**TASK ITEM**
Of the lines below, copy those that hold the word "wrData".

Dataset items:
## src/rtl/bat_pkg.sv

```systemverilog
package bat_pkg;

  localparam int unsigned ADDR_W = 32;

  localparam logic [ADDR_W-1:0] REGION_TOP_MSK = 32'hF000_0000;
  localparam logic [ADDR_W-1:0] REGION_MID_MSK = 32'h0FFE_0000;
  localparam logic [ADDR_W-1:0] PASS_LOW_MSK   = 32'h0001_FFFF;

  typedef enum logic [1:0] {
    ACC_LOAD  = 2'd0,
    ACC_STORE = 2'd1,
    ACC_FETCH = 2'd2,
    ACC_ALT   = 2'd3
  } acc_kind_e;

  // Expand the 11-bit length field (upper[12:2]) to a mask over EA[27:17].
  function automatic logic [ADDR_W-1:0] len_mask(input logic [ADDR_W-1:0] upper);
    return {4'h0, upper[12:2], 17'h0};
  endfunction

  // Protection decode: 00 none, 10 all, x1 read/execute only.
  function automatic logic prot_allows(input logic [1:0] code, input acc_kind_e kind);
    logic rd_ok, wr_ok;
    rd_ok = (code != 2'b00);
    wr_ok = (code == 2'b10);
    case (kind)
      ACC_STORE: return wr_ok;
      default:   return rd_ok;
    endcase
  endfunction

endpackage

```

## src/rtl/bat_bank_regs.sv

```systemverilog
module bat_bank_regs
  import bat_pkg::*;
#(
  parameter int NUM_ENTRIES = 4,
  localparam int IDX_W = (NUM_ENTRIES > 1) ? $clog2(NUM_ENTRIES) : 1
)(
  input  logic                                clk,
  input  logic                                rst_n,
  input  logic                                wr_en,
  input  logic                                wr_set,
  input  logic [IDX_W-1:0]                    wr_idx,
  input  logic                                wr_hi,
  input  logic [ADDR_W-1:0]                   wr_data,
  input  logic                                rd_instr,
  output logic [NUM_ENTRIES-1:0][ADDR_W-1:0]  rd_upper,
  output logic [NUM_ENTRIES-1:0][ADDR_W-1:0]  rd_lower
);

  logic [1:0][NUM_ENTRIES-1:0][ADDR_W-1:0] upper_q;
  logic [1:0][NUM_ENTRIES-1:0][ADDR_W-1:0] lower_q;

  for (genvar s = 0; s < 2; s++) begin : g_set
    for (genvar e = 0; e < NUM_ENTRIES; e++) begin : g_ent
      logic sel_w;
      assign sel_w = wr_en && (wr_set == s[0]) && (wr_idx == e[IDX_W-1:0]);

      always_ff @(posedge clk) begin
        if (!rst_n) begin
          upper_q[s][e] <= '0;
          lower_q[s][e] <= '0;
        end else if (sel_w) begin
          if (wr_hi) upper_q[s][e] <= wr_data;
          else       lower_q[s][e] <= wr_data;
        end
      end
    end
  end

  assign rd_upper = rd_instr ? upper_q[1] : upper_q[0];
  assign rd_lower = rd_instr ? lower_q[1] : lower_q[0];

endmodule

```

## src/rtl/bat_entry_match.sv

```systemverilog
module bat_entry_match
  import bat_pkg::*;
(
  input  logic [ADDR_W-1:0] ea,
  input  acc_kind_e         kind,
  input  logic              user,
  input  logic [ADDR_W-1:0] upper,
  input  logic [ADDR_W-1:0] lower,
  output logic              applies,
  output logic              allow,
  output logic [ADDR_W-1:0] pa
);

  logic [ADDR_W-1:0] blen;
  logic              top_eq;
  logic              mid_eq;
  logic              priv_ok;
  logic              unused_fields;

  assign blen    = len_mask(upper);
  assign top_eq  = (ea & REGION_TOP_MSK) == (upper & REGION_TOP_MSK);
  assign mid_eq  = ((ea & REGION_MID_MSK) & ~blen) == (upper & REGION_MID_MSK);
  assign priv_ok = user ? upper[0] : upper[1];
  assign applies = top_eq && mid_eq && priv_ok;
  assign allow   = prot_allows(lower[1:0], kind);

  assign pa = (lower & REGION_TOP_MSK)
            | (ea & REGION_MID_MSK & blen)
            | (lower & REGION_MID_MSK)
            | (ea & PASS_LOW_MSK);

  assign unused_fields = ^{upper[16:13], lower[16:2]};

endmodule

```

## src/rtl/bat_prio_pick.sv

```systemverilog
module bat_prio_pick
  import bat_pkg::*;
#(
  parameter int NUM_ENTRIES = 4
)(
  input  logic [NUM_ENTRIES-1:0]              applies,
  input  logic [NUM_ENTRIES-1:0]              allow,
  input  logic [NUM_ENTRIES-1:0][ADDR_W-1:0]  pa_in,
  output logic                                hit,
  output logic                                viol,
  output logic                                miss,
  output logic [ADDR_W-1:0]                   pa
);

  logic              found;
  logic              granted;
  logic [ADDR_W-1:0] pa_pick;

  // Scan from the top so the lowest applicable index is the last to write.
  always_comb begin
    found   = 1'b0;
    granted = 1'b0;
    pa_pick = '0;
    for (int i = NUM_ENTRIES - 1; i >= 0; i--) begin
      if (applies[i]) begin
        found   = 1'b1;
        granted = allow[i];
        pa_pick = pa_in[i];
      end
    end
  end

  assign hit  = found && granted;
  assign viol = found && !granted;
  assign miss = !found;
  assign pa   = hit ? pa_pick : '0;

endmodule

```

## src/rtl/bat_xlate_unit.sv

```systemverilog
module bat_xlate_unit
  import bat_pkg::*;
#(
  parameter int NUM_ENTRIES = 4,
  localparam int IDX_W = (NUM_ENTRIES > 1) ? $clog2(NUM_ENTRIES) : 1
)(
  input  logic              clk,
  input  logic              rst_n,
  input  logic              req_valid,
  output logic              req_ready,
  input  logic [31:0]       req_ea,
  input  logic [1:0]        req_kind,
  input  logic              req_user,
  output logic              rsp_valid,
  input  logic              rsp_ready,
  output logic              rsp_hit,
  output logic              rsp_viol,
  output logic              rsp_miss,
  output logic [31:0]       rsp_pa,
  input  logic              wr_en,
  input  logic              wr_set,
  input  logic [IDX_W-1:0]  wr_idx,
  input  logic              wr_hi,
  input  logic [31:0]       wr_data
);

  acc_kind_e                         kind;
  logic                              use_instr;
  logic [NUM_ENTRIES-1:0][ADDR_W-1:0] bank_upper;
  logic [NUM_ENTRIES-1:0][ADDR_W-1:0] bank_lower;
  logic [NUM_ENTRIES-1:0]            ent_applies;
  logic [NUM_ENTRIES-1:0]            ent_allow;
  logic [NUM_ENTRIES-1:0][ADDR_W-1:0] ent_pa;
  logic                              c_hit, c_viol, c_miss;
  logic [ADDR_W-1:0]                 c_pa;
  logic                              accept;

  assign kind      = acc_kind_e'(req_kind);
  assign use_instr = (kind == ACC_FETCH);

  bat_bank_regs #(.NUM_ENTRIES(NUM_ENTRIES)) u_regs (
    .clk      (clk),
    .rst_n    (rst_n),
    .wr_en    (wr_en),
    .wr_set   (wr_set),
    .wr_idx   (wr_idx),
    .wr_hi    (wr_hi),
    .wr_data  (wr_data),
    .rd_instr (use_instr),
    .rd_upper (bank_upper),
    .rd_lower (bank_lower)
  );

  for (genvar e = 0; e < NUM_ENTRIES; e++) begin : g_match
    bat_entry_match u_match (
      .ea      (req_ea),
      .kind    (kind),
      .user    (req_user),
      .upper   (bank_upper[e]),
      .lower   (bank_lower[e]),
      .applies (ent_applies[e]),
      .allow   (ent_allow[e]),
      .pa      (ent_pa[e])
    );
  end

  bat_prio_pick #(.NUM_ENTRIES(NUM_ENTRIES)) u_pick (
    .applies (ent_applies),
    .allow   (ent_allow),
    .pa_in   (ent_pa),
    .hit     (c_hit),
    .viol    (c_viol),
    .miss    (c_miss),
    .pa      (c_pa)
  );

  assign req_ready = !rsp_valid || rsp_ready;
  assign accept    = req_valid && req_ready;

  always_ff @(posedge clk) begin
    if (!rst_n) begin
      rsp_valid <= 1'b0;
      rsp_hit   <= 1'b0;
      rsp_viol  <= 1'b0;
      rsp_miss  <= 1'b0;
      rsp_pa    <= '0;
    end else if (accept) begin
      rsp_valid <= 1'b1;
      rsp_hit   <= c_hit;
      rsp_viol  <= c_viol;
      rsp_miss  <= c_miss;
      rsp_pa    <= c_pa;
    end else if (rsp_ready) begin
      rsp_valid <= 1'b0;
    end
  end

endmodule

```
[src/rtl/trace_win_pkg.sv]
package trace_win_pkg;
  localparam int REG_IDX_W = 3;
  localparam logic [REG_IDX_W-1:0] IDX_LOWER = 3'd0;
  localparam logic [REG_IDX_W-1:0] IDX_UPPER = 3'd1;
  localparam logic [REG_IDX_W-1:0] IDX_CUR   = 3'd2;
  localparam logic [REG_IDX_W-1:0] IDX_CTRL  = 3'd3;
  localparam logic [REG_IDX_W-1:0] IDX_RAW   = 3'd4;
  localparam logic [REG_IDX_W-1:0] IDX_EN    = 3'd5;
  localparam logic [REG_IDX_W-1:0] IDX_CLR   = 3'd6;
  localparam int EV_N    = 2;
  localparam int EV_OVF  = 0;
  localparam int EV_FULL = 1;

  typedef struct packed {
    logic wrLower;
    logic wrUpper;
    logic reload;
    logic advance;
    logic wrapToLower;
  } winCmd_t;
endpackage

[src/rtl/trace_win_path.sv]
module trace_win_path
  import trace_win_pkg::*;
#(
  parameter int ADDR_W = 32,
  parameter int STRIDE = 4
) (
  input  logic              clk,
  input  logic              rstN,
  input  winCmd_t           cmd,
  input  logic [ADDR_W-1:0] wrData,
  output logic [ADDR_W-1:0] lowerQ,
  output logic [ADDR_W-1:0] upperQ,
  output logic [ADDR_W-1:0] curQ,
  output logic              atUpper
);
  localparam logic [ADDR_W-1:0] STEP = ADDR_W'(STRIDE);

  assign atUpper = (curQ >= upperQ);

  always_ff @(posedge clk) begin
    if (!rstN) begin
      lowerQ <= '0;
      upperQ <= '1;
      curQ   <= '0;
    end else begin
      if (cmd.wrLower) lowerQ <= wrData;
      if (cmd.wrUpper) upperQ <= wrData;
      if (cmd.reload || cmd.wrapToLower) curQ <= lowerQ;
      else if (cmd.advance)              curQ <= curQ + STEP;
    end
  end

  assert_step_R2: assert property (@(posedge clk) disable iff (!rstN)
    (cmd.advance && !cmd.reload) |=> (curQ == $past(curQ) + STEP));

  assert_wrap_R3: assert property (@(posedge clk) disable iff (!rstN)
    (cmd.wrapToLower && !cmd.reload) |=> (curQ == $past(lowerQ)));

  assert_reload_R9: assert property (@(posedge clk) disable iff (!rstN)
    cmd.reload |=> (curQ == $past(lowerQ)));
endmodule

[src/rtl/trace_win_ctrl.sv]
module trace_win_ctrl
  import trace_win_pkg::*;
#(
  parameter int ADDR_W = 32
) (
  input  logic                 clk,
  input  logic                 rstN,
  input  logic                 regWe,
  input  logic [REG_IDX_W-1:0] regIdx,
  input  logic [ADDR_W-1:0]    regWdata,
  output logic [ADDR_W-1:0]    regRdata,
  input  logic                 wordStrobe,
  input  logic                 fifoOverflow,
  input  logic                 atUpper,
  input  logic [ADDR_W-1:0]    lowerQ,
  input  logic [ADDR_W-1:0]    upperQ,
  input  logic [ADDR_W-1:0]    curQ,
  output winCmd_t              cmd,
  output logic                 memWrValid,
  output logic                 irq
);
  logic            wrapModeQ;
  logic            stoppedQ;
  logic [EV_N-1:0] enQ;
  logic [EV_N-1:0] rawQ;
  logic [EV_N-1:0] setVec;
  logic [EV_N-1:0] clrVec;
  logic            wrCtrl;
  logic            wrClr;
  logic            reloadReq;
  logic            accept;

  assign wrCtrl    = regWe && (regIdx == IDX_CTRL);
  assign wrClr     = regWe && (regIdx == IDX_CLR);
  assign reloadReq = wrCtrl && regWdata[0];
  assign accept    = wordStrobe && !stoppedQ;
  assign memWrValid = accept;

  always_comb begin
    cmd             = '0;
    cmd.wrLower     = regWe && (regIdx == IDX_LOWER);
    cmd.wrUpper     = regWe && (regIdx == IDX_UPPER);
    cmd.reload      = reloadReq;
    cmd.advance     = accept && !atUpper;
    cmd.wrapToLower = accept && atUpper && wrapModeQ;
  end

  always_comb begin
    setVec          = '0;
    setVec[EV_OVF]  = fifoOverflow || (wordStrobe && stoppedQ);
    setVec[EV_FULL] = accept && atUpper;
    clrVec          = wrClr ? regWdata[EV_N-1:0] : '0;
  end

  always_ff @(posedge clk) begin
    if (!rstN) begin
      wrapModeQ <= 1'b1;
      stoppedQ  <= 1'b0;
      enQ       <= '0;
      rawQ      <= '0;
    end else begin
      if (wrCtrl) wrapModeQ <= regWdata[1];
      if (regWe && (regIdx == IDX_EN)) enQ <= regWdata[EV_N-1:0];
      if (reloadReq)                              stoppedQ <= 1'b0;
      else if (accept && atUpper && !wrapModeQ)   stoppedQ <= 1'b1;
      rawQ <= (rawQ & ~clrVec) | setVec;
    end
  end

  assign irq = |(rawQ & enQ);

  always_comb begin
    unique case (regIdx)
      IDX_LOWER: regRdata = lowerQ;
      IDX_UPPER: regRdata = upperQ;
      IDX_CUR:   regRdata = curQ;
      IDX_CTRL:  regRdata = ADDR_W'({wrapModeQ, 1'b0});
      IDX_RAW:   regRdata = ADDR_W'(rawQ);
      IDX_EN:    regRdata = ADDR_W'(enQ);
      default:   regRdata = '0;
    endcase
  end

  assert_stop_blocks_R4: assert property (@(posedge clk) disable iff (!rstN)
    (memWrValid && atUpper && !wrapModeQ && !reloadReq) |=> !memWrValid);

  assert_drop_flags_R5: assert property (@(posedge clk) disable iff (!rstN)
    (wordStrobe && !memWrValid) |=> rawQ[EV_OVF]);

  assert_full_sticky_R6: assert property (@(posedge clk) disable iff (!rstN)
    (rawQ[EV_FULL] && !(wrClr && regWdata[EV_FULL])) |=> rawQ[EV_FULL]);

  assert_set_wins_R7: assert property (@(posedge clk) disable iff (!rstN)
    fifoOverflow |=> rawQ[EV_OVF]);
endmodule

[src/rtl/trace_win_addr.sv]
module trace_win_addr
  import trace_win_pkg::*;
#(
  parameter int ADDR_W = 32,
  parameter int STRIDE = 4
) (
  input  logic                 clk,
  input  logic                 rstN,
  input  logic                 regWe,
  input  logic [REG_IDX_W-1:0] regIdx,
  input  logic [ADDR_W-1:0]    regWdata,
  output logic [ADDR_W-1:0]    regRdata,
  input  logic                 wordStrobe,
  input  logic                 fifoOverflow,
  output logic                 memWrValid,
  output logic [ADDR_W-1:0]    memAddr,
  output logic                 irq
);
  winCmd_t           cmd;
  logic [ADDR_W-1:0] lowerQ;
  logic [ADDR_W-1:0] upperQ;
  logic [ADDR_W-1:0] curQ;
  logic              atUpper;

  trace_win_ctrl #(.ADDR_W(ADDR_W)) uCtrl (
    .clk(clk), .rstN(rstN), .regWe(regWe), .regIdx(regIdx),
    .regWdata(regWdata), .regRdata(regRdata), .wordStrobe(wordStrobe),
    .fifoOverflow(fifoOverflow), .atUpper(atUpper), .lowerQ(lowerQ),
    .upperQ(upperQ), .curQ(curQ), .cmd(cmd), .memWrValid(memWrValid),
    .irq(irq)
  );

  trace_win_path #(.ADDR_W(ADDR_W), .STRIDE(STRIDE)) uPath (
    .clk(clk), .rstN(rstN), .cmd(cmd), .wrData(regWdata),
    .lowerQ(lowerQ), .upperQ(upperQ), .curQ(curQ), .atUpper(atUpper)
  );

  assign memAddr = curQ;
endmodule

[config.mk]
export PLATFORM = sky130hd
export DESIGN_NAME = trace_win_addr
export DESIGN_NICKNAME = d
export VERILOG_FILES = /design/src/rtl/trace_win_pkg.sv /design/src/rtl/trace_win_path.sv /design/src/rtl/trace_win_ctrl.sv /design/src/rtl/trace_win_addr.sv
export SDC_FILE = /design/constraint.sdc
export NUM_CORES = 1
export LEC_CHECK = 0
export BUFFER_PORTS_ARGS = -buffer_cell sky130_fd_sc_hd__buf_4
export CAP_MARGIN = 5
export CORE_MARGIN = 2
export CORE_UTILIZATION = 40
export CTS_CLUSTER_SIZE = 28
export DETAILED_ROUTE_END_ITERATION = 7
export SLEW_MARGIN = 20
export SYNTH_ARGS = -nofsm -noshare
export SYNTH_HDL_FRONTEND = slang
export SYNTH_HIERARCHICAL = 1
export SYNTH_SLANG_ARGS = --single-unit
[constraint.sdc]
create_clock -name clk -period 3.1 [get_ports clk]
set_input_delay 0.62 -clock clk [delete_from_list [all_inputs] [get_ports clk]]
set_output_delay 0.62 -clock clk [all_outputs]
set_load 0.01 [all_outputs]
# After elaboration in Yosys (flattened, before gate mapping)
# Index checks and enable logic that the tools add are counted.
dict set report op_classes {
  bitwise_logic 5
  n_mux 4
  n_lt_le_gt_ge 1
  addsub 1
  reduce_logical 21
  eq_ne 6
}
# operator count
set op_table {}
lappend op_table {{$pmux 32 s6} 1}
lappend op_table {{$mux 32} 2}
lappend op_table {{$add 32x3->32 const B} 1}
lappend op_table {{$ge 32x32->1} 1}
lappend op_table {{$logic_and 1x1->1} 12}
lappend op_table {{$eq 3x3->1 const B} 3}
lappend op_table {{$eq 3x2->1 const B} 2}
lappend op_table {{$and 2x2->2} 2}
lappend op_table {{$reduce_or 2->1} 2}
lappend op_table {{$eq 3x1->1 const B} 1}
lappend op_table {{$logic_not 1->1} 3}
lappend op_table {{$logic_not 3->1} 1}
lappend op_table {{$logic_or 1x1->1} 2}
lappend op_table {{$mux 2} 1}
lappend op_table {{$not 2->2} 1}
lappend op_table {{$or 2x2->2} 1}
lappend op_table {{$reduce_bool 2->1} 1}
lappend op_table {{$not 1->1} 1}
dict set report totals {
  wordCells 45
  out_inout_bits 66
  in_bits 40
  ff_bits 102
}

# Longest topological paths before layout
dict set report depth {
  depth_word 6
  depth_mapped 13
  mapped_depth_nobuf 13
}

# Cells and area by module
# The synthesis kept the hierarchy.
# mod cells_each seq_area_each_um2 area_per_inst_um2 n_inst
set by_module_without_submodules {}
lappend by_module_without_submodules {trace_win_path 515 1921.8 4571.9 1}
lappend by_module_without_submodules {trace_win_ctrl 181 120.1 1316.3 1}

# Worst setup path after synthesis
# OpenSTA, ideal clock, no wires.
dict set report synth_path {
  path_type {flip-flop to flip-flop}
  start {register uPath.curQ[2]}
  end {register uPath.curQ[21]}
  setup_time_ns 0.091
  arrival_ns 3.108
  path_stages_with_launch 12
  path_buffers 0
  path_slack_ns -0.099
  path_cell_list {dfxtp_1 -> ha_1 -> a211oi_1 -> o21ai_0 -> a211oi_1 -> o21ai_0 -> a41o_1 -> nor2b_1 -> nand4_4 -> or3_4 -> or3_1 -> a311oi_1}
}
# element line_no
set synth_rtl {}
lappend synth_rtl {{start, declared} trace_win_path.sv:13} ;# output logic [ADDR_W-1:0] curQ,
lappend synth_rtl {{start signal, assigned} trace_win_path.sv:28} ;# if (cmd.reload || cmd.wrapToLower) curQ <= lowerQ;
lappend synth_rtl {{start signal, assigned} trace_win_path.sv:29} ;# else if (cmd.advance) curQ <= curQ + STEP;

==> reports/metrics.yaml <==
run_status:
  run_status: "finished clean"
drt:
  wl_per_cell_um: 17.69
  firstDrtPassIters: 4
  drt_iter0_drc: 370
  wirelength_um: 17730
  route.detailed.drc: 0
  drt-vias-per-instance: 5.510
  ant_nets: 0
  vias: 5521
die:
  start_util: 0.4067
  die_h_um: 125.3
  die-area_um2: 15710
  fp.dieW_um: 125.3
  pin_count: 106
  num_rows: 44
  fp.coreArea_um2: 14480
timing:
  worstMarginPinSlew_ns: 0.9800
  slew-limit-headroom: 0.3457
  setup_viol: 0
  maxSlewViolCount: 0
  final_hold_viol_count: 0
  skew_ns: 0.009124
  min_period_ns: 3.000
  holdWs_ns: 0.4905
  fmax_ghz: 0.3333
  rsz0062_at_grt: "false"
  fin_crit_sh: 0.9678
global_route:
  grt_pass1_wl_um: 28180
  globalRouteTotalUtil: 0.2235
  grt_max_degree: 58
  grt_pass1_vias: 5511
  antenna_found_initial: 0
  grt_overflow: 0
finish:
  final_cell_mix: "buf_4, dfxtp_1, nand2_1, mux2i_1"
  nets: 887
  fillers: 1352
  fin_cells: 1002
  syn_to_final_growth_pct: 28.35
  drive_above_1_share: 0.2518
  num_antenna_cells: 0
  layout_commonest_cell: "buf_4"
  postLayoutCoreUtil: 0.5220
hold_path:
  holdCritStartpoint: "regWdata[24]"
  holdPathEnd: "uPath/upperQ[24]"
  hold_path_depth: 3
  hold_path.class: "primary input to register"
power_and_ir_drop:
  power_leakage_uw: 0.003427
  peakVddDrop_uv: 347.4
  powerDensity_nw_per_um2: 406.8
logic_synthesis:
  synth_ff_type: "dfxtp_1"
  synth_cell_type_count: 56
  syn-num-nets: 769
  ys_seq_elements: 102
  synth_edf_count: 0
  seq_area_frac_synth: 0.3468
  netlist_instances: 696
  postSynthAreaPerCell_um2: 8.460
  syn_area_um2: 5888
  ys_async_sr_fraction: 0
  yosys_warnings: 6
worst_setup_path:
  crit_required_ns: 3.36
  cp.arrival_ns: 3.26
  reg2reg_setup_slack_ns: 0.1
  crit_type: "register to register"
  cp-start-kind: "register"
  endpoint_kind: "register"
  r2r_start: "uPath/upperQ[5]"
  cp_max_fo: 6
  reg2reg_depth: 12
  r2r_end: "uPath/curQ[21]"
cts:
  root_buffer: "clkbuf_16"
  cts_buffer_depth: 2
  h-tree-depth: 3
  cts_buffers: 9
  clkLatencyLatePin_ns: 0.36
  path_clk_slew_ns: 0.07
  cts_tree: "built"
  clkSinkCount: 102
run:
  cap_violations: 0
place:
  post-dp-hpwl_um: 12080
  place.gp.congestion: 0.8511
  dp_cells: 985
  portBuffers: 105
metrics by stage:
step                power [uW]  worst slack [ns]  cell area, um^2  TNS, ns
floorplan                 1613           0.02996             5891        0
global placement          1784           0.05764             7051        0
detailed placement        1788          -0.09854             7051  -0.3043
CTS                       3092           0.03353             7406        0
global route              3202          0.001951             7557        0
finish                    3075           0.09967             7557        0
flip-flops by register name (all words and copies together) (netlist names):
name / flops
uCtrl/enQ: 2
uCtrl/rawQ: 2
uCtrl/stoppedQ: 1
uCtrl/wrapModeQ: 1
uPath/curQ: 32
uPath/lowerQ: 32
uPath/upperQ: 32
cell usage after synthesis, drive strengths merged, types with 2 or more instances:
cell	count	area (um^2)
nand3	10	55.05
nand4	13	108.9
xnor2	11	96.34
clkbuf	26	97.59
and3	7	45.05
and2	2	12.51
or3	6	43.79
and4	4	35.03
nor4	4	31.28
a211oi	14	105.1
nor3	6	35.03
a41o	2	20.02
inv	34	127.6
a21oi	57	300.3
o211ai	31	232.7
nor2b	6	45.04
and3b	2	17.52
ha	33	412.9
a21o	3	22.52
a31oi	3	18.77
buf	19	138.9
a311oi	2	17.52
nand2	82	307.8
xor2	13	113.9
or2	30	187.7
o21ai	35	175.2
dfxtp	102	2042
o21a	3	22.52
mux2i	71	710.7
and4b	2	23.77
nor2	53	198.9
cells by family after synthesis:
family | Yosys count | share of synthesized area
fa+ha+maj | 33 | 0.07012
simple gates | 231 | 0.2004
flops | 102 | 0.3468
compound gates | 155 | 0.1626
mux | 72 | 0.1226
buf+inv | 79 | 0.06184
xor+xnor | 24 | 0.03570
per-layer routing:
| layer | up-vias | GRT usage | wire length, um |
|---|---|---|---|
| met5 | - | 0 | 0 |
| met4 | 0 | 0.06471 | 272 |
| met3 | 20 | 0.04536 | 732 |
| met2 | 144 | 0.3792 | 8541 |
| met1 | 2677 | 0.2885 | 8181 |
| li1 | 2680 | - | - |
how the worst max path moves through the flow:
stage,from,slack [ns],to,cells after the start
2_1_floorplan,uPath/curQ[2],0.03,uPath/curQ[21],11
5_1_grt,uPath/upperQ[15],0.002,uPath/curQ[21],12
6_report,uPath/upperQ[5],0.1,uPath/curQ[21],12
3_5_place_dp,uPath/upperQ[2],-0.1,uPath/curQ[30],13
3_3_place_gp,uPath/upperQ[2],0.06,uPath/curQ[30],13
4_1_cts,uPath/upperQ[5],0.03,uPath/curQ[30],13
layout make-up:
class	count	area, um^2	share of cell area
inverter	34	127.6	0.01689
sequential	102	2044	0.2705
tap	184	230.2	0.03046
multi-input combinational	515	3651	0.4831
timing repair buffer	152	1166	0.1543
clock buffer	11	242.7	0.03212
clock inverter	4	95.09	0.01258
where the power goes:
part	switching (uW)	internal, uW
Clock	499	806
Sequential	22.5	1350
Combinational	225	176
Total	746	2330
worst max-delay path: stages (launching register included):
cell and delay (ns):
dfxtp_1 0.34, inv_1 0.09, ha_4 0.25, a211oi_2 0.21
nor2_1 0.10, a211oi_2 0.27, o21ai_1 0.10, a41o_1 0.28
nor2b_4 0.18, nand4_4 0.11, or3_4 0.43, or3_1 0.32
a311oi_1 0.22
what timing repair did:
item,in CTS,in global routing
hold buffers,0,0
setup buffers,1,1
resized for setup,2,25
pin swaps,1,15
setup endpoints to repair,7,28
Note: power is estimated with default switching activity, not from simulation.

**SOLUTION BELOW**
  input  logic [ADDR_W-1:0] wrData,
      if (cmd.wrLower) lowerQ <= wrData;
      if (cmd.wrUpper) upperQ <= wrData;
    .clk(clk), .rstN(rstN), .cmd(cmd), .wrData(regWdata),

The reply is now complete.